* Data for this task:
+---+
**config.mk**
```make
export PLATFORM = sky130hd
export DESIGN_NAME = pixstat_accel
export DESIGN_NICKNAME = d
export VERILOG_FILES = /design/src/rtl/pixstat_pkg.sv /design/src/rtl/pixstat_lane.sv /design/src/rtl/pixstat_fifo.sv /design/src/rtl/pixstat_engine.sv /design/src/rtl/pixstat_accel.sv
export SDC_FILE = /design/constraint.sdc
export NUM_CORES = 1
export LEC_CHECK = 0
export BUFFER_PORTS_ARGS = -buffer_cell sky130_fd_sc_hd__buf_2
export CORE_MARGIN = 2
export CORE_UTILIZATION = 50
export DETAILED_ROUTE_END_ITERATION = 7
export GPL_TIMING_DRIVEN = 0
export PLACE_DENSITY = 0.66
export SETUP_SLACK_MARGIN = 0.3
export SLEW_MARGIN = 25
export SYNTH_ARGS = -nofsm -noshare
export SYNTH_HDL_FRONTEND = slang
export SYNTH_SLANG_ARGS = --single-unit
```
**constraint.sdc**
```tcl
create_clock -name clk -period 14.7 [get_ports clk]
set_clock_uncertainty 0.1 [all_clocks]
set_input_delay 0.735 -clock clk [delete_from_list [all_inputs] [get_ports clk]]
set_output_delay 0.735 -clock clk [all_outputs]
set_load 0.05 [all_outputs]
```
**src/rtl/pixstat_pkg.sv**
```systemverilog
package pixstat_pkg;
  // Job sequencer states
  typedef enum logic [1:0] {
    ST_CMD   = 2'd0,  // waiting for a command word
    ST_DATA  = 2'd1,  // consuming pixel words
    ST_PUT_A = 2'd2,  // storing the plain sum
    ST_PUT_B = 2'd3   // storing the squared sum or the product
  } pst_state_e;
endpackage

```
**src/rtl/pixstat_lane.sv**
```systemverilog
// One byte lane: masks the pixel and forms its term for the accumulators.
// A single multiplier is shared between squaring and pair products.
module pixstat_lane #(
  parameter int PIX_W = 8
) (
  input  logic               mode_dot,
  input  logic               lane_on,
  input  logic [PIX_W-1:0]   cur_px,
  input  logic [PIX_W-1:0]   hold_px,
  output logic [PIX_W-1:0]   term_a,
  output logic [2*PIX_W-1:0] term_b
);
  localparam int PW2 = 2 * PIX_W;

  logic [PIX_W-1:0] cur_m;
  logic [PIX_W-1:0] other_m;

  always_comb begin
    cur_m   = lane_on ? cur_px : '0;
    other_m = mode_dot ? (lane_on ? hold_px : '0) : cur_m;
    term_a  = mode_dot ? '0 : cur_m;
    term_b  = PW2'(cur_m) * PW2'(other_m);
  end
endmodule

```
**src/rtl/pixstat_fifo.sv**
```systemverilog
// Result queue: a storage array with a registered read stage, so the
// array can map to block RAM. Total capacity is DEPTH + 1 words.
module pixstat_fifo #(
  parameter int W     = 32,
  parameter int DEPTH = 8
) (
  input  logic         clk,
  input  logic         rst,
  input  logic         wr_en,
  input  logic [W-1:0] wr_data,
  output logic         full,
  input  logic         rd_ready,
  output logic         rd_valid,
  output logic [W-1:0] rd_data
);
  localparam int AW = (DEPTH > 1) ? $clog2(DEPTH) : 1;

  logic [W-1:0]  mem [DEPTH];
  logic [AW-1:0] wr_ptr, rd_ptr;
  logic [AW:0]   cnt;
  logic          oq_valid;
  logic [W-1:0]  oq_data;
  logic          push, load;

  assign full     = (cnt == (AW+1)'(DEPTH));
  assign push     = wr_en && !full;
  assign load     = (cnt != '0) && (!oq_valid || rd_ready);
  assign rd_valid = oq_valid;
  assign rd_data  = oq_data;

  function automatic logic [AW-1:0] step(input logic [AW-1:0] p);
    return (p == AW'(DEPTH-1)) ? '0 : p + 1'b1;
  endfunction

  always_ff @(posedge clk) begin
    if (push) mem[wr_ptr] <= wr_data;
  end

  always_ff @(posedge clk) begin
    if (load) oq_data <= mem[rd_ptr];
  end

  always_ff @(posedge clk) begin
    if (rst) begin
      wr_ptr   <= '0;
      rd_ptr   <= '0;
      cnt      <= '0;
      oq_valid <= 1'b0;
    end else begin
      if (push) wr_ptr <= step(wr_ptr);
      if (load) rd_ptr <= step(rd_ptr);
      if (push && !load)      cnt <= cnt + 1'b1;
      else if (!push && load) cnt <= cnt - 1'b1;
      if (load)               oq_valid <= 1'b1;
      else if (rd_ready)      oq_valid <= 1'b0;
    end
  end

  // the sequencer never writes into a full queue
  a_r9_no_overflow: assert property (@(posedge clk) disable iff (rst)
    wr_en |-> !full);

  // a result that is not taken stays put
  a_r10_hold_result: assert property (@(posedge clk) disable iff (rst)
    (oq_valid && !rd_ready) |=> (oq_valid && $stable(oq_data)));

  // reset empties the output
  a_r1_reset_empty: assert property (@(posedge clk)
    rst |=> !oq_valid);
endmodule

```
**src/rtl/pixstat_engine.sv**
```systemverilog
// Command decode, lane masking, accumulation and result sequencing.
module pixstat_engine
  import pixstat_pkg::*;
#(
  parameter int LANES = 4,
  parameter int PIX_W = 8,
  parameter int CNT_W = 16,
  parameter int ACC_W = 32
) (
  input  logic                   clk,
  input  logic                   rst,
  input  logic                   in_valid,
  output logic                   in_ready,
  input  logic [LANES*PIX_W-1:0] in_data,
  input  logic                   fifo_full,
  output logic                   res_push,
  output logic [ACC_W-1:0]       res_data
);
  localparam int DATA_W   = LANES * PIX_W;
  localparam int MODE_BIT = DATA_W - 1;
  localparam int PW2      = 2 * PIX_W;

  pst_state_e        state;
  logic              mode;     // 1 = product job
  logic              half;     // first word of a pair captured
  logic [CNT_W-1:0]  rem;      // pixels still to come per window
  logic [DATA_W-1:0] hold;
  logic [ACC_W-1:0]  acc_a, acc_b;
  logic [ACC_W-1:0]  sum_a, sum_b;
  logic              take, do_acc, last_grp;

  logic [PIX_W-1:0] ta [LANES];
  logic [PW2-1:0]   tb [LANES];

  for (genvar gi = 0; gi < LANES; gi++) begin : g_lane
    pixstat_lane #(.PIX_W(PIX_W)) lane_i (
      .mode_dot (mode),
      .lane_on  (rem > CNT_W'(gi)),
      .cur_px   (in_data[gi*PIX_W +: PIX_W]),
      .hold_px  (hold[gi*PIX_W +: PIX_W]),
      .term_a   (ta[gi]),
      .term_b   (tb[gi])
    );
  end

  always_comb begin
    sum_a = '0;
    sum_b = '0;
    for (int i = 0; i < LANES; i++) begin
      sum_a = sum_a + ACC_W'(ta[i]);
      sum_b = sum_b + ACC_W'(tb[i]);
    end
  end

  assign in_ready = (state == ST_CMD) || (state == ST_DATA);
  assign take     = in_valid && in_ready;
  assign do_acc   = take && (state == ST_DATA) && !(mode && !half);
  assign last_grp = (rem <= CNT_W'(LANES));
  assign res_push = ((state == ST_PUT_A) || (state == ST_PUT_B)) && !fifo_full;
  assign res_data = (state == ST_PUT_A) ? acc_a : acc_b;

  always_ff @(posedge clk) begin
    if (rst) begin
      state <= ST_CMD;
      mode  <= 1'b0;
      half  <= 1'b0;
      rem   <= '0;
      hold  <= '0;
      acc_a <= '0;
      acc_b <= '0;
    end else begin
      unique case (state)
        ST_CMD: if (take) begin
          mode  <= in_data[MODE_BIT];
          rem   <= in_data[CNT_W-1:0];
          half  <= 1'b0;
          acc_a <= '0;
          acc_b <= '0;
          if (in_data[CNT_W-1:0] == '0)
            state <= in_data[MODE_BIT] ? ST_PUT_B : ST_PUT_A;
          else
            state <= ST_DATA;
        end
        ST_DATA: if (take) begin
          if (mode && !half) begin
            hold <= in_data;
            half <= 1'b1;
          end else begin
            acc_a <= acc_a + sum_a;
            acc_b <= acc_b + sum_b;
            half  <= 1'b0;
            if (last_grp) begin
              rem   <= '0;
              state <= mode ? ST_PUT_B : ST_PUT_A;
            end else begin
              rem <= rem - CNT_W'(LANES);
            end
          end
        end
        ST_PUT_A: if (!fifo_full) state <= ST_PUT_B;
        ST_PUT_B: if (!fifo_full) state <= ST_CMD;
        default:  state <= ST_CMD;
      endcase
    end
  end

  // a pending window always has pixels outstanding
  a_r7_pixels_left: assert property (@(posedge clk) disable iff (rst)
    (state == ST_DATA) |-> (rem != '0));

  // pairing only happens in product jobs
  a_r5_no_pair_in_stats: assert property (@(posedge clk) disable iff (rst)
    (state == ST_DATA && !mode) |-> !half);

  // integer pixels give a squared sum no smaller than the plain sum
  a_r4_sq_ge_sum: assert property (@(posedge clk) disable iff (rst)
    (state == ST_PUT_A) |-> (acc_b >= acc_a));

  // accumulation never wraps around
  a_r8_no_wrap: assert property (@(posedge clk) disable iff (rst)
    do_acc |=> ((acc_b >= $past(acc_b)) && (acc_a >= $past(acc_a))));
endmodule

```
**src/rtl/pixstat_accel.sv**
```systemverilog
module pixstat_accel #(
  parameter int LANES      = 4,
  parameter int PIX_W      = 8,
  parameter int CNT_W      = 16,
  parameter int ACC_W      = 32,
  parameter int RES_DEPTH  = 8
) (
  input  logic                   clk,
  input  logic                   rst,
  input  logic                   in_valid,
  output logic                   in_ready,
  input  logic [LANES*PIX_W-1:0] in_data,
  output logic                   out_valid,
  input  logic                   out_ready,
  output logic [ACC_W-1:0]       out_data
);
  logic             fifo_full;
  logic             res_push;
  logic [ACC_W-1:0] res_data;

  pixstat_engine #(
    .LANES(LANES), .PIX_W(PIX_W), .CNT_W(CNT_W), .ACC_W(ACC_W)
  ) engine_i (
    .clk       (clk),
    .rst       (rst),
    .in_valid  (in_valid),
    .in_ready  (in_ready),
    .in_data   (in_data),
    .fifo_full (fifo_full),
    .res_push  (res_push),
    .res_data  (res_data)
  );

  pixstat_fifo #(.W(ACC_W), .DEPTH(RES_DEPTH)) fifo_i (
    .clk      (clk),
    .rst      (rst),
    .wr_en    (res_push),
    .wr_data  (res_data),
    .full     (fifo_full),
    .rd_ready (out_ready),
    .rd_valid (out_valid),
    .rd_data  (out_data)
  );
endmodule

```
+---+
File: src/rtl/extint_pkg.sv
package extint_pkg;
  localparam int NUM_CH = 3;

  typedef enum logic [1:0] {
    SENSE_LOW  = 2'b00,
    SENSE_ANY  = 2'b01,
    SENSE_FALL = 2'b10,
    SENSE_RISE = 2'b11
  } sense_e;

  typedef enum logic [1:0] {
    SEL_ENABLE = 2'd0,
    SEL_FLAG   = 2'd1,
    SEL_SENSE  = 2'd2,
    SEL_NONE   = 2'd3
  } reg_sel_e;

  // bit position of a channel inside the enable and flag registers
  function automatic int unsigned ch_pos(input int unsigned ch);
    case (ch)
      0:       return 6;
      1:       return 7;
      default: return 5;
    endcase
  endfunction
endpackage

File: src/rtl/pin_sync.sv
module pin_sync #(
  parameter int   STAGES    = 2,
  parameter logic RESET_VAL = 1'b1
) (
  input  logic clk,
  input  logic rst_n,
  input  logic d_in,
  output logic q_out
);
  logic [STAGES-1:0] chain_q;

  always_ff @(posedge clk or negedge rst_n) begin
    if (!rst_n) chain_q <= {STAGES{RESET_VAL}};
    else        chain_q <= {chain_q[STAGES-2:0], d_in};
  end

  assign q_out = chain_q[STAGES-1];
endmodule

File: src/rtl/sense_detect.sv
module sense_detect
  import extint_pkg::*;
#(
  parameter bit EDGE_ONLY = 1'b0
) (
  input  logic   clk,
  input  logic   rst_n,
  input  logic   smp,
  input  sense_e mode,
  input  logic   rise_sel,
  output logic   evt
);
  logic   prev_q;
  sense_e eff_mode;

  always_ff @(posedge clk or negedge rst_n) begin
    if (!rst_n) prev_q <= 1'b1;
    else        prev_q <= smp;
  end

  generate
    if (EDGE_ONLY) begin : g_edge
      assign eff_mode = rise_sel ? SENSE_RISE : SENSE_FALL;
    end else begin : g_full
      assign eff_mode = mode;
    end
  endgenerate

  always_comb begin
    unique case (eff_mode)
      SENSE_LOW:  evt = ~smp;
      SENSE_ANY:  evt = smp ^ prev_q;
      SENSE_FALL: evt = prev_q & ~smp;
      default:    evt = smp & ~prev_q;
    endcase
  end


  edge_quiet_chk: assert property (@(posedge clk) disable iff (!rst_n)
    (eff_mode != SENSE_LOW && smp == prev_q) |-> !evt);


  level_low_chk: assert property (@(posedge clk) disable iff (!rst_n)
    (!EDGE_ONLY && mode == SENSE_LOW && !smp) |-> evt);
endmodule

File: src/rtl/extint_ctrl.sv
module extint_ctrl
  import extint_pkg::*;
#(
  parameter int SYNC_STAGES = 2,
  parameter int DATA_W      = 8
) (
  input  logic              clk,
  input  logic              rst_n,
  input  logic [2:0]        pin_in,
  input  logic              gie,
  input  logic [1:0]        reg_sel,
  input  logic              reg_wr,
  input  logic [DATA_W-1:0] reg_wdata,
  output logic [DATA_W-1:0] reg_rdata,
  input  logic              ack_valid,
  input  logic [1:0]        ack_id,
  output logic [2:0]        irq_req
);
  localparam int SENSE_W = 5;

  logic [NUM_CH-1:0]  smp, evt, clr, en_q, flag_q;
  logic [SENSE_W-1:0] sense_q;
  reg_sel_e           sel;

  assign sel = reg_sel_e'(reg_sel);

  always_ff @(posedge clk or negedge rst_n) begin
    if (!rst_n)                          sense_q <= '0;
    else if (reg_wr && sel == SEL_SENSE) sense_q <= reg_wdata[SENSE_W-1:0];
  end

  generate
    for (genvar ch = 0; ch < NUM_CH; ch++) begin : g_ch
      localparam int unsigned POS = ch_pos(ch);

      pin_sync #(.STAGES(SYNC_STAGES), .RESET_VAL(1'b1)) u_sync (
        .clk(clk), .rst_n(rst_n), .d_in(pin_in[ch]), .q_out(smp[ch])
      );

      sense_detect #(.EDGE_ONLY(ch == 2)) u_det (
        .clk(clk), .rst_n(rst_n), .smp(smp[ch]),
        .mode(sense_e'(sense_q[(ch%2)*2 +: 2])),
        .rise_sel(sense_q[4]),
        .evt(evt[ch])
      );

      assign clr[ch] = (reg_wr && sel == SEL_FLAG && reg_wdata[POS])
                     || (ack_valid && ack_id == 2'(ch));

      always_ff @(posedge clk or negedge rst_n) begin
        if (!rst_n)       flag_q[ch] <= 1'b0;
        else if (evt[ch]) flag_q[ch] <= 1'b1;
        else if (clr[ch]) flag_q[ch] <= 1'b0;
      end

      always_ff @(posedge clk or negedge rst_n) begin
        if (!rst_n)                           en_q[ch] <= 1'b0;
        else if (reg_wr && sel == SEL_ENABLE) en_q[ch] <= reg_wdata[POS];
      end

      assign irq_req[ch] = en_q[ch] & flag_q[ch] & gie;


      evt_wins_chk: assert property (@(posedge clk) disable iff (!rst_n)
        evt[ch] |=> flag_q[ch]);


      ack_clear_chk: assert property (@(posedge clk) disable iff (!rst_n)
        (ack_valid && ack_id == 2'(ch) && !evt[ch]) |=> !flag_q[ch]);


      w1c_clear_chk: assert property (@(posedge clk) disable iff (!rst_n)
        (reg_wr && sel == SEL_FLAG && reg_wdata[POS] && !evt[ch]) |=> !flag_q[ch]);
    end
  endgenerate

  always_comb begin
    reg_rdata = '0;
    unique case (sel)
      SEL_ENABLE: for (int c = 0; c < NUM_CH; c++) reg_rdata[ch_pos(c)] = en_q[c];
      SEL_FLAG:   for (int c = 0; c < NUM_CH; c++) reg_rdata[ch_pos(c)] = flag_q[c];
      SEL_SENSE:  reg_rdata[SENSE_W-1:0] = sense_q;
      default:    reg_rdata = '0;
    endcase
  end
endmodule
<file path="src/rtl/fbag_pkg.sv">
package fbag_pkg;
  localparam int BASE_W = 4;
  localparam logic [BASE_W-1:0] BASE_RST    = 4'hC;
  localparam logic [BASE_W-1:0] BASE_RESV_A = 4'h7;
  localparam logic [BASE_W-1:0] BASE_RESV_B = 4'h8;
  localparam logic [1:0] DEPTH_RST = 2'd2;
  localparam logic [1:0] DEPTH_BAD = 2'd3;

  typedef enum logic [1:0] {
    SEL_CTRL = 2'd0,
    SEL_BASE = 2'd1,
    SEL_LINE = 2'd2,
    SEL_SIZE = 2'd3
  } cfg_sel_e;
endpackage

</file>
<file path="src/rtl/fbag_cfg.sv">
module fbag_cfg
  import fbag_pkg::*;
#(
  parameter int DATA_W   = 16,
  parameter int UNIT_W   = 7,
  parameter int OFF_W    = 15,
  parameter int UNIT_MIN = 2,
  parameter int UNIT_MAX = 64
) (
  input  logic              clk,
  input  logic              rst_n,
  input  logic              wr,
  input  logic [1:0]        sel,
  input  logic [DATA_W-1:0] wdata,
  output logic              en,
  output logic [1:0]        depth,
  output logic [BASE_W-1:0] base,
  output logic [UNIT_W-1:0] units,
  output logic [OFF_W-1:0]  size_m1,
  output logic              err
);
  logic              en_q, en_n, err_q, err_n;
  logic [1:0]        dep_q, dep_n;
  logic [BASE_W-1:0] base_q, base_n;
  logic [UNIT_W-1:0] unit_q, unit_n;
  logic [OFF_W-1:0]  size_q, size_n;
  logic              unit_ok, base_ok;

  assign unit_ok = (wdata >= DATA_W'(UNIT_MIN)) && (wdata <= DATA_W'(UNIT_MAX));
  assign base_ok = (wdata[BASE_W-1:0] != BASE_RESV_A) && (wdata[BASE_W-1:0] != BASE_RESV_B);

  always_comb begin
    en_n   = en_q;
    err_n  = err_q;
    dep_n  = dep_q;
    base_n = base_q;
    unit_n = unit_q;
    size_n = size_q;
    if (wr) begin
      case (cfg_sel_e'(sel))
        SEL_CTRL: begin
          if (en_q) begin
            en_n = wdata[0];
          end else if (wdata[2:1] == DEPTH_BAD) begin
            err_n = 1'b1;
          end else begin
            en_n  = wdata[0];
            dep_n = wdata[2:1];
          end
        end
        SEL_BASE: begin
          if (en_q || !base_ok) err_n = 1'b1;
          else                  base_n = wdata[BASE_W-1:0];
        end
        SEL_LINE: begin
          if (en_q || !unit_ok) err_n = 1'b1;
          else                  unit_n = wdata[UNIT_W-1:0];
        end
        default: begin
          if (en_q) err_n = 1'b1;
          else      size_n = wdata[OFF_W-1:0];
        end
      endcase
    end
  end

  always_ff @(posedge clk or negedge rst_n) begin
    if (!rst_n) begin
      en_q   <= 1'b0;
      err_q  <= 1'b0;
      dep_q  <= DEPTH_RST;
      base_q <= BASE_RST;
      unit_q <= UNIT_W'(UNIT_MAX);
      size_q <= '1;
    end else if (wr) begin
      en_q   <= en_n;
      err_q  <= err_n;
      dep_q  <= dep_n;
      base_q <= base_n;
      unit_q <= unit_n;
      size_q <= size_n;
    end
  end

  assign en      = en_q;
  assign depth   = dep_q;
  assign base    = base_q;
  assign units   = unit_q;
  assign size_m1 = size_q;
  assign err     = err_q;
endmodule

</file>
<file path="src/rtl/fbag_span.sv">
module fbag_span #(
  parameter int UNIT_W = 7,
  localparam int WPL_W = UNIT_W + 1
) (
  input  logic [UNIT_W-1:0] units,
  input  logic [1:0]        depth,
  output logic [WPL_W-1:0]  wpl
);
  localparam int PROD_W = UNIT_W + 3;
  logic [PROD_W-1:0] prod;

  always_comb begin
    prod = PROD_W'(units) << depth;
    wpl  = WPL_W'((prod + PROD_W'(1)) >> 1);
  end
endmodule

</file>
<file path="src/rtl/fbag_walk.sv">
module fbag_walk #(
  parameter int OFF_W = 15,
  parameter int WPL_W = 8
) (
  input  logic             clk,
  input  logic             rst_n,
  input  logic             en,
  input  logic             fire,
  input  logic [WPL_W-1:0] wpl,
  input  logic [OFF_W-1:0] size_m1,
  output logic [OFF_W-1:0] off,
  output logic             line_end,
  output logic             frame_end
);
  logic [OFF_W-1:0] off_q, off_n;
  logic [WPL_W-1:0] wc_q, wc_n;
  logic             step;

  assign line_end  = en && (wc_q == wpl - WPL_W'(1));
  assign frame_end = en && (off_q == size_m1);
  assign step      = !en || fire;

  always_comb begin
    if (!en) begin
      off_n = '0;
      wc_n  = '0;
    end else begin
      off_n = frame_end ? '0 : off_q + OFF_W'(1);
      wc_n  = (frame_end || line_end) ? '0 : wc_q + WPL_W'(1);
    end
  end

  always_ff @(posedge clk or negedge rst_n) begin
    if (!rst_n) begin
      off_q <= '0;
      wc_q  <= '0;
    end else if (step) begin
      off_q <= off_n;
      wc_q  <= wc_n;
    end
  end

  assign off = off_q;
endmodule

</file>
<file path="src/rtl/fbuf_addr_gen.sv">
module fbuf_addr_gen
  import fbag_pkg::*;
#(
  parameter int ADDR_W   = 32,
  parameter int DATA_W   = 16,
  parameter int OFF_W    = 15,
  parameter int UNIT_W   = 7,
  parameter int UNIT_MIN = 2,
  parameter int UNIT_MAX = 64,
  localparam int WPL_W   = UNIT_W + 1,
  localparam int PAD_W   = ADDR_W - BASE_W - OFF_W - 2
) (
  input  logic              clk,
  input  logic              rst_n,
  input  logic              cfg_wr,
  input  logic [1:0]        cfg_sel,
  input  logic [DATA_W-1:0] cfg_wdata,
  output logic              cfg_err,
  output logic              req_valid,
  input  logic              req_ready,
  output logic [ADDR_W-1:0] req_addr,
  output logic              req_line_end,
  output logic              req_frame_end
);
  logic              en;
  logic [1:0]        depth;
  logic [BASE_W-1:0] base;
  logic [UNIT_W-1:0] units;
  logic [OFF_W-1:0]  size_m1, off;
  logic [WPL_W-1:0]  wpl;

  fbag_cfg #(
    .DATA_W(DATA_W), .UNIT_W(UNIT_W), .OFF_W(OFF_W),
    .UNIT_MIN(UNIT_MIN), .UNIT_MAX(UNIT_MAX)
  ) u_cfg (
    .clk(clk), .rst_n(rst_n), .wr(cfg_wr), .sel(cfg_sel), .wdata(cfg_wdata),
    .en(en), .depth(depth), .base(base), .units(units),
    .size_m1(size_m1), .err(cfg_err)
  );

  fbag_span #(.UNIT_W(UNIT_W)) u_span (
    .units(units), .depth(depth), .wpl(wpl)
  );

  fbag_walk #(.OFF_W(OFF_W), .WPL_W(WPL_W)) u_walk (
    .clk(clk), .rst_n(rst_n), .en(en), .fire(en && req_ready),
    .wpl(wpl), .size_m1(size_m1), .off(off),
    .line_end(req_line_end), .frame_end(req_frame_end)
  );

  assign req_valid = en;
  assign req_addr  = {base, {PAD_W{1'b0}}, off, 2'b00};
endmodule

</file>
+---+
* Aim of the task: Look through the data above. Find each line with the string "fire" and copy it.

* Exercise output:
  input  logic             fire,
  assign step      = !en || fire;
    .clk(clk), .rst_n(rst_n), .en(en), .fire(en && req_ready),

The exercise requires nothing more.